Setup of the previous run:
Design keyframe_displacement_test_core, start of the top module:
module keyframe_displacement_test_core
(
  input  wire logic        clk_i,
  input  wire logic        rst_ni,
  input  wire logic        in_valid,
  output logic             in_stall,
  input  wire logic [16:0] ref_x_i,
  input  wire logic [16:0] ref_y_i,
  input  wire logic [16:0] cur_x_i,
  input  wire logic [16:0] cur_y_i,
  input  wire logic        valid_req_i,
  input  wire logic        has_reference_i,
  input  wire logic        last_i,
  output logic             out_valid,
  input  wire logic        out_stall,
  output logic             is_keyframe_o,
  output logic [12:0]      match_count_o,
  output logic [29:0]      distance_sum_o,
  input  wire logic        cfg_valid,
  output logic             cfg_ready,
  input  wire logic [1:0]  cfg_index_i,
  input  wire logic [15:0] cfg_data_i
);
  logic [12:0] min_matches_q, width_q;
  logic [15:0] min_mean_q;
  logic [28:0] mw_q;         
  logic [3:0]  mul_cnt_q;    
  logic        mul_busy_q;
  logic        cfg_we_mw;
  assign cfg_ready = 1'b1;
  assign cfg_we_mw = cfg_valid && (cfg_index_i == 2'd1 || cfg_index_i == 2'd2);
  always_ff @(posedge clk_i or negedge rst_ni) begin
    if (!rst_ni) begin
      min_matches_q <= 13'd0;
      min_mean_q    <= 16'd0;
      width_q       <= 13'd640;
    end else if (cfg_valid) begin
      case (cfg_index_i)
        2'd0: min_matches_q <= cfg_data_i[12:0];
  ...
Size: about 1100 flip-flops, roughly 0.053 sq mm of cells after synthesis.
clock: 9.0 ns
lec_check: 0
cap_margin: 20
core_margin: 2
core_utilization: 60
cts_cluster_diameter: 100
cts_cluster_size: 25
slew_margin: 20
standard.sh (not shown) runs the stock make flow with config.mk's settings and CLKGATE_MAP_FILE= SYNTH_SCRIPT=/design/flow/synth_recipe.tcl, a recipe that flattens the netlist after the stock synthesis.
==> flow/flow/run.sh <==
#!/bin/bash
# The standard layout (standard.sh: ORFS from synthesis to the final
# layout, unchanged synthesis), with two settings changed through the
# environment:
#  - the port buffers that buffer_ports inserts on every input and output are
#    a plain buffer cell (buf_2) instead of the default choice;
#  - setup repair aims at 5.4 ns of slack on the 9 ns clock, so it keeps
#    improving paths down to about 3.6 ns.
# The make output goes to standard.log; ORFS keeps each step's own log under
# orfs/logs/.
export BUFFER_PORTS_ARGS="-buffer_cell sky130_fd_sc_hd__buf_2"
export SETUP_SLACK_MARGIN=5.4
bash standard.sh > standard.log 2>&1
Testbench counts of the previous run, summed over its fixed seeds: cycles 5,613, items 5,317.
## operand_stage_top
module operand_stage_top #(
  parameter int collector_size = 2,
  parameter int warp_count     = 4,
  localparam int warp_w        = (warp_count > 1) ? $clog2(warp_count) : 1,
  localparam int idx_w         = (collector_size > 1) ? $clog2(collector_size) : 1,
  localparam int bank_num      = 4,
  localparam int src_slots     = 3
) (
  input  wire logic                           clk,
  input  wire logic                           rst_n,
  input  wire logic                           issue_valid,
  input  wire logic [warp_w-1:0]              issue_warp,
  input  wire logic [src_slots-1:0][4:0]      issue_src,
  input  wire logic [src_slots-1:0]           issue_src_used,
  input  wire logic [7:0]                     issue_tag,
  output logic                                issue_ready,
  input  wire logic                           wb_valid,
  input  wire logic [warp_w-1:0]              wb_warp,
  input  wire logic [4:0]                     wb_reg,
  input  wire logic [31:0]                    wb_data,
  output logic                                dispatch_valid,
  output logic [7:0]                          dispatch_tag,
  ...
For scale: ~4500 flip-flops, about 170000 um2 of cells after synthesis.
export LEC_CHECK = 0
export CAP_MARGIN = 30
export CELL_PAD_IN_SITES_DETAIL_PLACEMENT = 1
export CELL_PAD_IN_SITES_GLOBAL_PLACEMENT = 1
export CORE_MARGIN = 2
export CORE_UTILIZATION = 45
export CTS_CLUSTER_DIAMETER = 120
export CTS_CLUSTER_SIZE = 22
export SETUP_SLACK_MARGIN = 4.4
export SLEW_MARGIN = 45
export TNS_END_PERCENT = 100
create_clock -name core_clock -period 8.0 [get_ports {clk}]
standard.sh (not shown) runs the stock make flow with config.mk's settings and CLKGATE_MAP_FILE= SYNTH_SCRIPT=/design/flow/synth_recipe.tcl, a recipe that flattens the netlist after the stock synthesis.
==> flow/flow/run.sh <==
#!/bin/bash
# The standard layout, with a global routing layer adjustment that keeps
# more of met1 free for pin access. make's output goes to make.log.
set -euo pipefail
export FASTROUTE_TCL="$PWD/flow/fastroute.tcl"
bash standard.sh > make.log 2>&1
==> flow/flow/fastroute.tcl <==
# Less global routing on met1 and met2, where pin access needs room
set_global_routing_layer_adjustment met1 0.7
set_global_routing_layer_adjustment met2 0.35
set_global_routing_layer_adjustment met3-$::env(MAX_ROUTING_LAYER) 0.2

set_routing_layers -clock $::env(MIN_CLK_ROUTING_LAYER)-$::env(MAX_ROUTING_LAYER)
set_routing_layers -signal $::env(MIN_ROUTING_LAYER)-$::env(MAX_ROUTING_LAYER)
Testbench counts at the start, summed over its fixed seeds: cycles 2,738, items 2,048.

Exercise details:
Read each line of the material, and wherever the word "flip" turns up, copy that line.

Written answer:
Size: about 1100 flip-flops, roughly 0.053 sq mm of cells after synthesis.
For scale: ~4500 flip-flops, about 170000 um2 of cells after synthesis.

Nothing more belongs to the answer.